● WHAT YOU ARE ASKED TO DO
Look for "compile" in the records and copy every line that has it.

● LISTED RECORDS

____________

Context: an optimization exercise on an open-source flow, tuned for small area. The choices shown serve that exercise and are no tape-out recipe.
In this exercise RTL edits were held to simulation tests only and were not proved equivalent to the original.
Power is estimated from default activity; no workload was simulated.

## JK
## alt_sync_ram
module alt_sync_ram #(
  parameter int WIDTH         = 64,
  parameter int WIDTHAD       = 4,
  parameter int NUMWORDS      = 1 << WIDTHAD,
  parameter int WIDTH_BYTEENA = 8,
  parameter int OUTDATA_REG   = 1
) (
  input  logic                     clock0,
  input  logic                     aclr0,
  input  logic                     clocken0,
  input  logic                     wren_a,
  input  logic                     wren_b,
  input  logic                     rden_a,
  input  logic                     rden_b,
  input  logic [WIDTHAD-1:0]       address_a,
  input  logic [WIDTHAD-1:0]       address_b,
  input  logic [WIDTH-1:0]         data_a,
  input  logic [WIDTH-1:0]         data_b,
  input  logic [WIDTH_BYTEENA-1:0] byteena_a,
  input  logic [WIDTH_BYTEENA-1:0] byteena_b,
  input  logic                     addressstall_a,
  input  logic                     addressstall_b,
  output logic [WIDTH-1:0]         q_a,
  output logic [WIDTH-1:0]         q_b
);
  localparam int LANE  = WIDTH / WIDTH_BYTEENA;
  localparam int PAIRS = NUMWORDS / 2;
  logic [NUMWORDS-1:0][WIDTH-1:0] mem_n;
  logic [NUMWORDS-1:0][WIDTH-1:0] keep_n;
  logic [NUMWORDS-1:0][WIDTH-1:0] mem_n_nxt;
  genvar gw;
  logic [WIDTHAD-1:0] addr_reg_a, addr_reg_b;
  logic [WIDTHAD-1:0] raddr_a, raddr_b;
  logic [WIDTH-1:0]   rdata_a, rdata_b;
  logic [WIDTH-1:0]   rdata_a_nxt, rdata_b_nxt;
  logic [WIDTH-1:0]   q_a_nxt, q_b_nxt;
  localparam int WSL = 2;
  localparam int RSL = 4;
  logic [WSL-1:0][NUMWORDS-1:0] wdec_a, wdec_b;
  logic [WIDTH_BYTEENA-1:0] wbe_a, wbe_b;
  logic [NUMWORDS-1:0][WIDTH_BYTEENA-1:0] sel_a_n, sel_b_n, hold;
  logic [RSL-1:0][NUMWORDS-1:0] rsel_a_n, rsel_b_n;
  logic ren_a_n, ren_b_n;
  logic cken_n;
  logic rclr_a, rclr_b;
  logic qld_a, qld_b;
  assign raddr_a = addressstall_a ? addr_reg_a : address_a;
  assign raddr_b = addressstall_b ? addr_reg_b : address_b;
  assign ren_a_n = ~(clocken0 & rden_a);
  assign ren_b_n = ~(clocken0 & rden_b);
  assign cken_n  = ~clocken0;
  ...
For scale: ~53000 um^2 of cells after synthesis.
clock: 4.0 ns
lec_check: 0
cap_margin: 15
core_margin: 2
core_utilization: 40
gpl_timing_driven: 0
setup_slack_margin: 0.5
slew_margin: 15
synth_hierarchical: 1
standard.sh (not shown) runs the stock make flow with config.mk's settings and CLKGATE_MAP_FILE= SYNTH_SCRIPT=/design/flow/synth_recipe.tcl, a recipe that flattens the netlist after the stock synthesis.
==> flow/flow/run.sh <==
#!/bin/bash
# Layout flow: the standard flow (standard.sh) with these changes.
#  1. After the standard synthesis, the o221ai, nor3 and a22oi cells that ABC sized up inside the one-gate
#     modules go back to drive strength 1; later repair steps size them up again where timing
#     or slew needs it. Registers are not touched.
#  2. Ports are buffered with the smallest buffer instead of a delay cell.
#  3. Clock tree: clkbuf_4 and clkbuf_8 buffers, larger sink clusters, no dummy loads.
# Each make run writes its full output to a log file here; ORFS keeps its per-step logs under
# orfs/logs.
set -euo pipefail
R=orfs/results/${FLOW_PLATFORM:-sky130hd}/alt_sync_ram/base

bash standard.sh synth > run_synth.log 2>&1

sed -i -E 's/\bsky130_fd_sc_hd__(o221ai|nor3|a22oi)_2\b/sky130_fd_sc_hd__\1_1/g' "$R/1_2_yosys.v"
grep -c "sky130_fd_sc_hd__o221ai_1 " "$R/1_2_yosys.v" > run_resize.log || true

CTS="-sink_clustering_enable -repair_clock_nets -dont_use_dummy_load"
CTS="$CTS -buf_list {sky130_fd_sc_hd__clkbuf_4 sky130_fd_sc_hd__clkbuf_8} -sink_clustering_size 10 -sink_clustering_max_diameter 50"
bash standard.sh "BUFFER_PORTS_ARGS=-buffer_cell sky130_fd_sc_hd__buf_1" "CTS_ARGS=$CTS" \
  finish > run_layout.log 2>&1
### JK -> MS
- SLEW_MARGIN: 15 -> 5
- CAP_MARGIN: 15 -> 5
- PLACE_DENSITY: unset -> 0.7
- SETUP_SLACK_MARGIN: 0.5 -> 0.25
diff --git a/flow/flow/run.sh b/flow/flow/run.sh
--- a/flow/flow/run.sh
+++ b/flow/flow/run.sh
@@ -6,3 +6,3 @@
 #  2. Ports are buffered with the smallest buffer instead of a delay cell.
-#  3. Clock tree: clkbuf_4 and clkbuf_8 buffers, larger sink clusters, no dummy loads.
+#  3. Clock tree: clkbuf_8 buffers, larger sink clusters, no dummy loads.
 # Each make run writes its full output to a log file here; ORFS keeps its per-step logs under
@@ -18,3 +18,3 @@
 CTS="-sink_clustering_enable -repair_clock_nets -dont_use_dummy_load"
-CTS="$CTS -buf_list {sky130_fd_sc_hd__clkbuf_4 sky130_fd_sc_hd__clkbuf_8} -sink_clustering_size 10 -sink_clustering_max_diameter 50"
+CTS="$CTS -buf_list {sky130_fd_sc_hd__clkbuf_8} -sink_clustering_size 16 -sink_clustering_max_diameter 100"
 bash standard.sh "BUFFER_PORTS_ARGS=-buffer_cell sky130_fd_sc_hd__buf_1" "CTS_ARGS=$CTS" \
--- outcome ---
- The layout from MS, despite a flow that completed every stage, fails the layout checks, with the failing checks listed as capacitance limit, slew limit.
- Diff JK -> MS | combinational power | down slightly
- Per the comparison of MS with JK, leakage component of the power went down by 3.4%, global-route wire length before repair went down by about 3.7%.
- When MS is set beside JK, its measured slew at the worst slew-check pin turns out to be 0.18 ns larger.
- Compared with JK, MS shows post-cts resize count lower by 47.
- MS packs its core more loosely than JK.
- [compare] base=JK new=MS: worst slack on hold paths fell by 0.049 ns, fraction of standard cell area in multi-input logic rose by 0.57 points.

____________

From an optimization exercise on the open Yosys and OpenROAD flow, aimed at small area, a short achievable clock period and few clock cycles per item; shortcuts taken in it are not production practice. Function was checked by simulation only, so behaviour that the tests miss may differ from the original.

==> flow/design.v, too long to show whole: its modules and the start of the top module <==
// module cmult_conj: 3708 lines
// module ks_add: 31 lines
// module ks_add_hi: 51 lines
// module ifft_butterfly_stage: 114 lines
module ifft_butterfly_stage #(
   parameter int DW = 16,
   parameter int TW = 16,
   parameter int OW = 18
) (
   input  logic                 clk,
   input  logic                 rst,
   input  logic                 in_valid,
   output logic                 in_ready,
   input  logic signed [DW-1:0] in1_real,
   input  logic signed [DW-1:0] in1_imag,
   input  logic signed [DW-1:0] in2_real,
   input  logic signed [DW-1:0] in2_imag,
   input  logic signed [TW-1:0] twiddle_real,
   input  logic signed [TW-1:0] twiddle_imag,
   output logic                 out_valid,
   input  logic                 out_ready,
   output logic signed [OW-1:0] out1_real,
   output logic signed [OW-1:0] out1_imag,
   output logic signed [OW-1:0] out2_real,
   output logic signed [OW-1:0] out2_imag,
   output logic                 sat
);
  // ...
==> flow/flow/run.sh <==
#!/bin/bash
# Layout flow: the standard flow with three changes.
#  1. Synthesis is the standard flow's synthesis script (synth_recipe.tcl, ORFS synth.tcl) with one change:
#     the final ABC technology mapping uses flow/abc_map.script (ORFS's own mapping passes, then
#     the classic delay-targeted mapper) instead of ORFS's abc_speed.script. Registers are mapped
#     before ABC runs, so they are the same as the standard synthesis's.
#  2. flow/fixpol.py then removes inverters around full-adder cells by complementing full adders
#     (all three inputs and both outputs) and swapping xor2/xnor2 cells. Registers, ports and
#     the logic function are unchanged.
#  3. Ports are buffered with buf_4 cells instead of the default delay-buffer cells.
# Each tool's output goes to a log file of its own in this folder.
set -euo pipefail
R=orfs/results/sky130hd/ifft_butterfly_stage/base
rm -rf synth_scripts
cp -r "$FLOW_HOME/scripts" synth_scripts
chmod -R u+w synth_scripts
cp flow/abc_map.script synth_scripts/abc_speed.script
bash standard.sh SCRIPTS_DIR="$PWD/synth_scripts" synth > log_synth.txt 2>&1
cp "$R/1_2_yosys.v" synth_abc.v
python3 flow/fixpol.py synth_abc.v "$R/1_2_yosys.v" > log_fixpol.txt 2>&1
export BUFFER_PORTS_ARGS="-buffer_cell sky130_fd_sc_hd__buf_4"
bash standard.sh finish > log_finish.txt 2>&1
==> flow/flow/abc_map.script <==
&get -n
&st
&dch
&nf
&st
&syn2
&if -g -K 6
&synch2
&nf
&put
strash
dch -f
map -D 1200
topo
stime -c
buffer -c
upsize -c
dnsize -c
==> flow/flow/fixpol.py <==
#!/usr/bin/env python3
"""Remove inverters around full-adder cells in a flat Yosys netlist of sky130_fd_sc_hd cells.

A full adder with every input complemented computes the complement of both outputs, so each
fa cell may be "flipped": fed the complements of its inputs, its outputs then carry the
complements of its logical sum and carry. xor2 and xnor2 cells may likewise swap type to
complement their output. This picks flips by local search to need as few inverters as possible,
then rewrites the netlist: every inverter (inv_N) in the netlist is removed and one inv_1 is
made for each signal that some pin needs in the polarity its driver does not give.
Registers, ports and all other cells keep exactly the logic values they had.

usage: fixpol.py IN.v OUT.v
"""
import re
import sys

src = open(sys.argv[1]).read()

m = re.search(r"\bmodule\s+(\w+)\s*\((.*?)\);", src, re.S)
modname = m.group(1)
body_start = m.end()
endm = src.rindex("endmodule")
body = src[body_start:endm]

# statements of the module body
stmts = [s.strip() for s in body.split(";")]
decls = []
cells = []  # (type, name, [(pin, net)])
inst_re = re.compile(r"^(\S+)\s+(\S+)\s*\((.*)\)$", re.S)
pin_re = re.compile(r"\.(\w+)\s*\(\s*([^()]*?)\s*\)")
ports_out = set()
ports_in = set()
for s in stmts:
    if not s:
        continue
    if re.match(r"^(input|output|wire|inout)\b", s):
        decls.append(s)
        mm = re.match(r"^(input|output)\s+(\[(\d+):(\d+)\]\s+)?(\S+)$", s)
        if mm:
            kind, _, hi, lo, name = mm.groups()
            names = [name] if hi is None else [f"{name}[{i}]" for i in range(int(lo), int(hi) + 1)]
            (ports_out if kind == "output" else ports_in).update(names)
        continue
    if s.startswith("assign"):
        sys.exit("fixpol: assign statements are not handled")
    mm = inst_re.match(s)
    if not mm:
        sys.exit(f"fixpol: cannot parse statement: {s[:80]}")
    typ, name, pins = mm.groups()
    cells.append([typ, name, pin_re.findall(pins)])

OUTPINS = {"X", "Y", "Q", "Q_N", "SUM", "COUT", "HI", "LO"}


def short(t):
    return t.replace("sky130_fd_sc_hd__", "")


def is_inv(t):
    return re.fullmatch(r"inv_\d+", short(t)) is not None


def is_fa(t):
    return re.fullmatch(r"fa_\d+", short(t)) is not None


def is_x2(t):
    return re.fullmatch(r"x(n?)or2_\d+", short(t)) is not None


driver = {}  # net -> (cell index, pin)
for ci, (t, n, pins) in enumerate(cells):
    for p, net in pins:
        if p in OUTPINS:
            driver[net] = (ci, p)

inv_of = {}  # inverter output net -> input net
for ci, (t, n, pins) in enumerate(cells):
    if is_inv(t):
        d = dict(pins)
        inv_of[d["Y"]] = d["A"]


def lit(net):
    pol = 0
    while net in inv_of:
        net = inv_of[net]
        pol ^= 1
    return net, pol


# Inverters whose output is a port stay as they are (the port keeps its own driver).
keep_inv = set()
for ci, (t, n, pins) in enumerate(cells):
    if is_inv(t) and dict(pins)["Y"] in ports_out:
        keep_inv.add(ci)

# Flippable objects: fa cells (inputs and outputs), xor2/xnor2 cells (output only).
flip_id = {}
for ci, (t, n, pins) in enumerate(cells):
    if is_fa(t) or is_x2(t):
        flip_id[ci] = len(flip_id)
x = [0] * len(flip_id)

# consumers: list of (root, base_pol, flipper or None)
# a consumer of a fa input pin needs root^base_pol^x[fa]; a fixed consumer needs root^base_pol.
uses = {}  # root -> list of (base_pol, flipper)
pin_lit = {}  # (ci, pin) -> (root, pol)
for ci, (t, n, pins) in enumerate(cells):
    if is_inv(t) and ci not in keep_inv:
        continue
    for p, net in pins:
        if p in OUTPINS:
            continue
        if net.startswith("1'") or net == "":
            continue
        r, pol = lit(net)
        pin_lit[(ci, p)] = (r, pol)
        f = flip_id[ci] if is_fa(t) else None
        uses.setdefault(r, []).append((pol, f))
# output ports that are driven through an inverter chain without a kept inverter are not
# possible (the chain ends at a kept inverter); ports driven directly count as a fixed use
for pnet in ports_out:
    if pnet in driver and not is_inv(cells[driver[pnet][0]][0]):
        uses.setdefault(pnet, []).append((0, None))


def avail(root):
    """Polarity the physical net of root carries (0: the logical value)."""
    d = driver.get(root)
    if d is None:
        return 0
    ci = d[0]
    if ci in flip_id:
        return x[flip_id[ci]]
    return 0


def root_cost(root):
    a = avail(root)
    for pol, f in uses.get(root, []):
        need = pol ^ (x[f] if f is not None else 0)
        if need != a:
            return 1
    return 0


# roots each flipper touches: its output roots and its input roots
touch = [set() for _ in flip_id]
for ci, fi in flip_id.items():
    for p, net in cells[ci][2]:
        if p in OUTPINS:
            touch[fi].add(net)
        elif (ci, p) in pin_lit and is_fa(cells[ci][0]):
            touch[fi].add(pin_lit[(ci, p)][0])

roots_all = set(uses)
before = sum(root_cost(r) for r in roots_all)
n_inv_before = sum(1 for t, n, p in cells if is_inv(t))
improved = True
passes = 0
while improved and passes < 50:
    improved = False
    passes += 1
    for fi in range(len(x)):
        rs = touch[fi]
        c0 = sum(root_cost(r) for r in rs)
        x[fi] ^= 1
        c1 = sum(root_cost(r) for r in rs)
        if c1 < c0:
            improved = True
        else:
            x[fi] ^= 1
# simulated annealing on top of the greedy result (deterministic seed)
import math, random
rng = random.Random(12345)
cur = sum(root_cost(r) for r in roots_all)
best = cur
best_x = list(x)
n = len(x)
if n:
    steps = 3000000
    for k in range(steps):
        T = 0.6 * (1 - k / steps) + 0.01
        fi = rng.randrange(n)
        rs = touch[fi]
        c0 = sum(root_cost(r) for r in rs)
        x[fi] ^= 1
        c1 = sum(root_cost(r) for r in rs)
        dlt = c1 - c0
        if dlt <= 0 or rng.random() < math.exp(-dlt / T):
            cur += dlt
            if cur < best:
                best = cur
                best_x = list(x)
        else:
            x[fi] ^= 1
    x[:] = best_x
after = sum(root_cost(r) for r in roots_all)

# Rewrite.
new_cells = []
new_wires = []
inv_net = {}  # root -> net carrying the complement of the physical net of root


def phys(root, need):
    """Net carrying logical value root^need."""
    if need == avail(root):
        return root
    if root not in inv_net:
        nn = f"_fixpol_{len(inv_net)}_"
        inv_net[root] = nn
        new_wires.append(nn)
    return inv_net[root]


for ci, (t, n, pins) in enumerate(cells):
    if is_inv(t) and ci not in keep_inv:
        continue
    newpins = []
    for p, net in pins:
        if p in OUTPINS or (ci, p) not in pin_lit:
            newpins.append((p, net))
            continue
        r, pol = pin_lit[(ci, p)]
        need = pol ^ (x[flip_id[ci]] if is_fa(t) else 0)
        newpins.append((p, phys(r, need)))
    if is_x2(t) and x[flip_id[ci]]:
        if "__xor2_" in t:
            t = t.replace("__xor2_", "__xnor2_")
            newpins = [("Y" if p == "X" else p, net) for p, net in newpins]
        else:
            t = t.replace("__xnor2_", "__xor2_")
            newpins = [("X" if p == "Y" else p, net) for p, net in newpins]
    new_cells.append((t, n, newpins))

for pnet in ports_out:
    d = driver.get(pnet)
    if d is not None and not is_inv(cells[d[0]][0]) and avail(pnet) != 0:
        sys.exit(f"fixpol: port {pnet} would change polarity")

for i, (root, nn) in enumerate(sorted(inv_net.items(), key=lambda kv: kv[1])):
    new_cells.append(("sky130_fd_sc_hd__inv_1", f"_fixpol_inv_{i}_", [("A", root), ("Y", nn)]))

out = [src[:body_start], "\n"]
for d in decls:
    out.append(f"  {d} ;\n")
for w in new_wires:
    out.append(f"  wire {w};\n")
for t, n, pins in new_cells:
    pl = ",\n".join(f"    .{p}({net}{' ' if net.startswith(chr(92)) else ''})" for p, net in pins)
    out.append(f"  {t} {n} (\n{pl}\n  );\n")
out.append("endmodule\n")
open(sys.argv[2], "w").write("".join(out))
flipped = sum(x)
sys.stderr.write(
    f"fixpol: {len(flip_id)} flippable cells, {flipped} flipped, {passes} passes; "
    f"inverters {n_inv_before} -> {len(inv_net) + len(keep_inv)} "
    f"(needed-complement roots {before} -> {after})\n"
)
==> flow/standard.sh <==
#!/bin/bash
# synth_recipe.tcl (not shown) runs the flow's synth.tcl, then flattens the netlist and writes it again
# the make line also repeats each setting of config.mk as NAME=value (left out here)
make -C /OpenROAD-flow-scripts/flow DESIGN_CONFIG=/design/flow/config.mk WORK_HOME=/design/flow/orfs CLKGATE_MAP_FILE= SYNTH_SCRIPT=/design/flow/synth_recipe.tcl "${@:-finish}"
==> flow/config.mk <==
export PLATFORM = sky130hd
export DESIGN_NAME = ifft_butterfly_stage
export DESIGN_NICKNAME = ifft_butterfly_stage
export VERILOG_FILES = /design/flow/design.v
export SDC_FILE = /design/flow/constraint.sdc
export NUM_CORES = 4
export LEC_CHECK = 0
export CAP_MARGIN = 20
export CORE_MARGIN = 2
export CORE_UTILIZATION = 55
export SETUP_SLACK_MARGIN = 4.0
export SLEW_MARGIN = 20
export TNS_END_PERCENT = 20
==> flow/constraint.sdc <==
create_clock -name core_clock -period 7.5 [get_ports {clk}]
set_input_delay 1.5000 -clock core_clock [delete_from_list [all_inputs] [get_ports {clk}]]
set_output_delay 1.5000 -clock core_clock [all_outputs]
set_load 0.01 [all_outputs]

____________

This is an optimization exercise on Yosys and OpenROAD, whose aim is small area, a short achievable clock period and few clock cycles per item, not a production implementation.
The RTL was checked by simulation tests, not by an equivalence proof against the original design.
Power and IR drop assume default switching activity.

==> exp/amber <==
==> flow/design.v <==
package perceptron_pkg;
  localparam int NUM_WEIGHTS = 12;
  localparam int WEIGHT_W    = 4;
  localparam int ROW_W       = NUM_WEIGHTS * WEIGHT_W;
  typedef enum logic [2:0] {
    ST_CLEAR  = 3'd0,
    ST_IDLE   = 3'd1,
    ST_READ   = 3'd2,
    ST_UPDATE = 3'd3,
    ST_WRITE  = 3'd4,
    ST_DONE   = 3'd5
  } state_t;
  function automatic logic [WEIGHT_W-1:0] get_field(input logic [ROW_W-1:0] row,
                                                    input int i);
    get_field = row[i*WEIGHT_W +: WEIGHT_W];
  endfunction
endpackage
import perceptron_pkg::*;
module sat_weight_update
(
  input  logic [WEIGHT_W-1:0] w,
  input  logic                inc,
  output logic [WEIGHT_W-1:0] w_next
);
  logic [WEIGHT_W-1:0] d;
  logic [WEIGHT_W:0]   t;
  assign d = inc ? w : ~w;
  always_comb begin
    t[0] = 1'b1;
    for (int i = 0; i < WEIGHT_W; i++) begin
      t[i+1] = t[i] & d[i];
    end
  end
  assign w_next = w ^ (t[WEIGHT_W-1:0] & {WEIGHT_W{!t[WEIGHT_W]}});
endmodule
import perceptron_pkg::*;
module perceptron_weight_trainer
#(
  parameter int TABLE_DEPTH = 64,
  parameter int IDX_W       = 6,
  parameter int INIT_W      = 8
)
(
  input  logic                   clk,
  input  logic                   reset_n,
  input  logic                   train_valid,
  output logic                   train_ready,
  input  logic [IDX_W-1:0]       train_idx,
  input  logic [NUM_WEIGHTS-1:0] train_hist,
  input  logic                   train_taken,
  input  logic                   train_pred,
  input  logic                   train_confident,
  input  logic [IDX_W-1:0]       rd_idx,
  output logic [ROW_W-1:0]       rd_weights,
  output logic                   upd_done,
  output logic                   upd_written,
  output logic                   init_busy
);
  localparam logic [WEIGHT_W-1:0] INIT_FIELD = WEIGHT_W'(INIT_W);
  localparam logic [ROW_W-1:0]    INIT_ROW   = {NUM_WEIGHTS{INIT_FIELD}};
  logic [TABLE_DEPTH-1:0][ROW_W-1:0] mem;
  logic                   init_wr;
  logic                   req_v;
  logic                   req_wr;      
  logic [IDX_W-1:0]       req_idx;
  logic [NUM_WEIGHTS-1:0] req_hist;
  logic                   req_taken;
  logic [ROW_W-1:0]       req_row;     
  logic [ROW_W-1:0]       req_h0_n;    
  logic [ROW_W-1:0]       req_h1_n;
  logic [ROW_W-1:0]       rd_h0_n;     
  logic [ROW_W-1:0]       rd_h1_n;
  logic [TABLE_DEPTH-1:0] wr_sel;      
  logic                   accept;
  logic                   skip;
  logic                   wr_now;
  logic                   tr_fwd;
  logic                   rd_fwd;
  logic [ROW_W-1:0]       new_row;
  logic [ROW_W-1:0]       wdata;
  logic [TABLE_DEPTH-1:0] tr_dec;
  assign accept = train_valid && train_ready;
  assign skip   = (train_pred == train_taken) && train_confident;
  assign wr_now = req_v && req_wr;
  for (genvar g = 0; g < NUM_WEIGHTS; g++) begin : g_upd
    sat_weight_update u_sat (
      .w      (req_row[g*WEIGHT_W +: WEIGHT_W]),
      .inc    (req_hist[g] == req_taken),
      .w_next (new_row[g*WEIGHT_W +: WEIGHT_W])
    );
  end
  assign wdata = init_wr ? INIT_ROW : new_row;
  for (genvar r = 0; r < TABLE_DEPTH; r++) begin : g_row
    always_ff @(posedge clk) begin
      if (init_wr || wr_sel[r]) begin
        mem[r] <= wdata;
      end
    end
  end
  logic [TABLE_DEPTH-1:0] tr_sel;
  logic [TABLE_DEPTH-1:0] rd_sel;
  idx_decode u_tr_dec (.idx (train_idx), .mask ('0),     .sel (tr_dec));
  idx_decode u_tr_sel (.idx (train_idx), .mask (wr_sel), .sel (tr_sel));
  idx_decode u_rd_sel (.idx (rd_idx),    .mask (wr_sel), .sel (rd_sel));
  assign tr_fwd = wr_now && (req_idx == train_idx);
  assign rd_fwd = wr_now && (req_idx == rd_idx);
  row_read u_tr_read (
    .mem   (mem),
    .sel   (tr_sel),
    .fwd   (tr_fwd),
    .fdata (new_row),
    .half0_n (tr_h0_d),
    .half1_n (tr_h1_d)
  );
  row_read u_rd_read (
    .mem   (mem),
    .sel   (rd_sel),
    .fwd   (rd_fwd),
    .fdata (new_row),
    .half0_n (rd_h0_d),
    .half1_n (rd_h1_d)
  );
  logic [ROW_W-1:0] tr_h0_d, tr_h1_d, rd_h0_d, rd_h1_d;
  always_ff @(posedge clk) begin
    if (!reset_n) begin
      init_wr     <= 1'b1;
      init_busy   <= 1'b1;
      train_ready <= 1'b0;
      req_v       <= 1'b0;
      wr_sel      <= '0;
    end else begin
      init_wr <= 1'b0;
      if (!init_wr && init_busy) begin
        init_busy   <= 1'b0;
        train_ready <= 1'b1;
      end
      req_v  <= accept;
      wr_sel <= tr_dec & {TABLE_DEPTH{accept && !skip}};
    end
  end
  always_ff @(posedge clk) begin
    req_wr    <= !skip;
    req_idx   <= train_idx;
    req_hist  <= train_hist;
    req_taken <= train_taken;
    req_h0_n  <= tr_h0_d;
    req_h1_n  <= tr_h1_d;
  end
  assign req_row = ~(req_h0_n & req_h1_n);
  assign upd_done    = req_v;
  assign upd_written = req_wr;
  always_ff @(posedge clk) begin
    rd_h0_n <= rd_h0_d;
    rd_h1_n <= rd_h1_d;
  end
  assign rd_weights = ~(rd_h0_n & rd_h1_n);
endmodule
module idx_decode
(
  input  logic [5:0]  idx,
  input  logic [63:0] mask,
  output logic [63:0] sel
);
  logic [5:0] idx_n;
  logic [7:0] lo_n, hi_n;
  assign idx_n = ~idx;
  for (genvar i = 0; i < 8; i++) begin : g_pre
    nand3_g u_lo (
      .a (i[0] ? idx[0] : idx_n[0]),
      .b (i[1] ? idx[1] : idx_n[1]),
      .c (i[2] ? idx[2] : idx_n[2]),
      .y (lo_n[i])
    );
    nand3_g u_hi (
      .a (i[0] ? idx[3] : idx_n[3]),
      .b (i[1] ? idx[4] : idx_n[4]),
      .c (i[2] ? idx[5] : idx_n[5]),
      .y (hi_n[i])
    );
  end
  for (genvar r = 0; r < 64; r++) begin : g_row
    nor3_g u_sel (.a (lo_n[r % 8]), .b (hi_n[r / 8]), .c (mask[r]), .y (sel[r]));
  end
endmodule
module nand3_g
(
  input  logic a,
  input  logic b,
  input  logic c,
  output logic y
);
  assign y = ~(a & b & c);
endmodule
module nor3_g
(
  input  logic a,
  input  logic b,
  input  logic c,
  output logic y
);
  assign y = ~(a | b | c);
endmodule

____________

● RESPONSE TO THIS EXERCISE
inst_re = re.compile(r"^(\S+)\s+(\S+)\s*\((.*)\)$", re.S)
pin_re = re.compile(r"\.(\w+)\s*\(\s*([^()]*?)\s*\)")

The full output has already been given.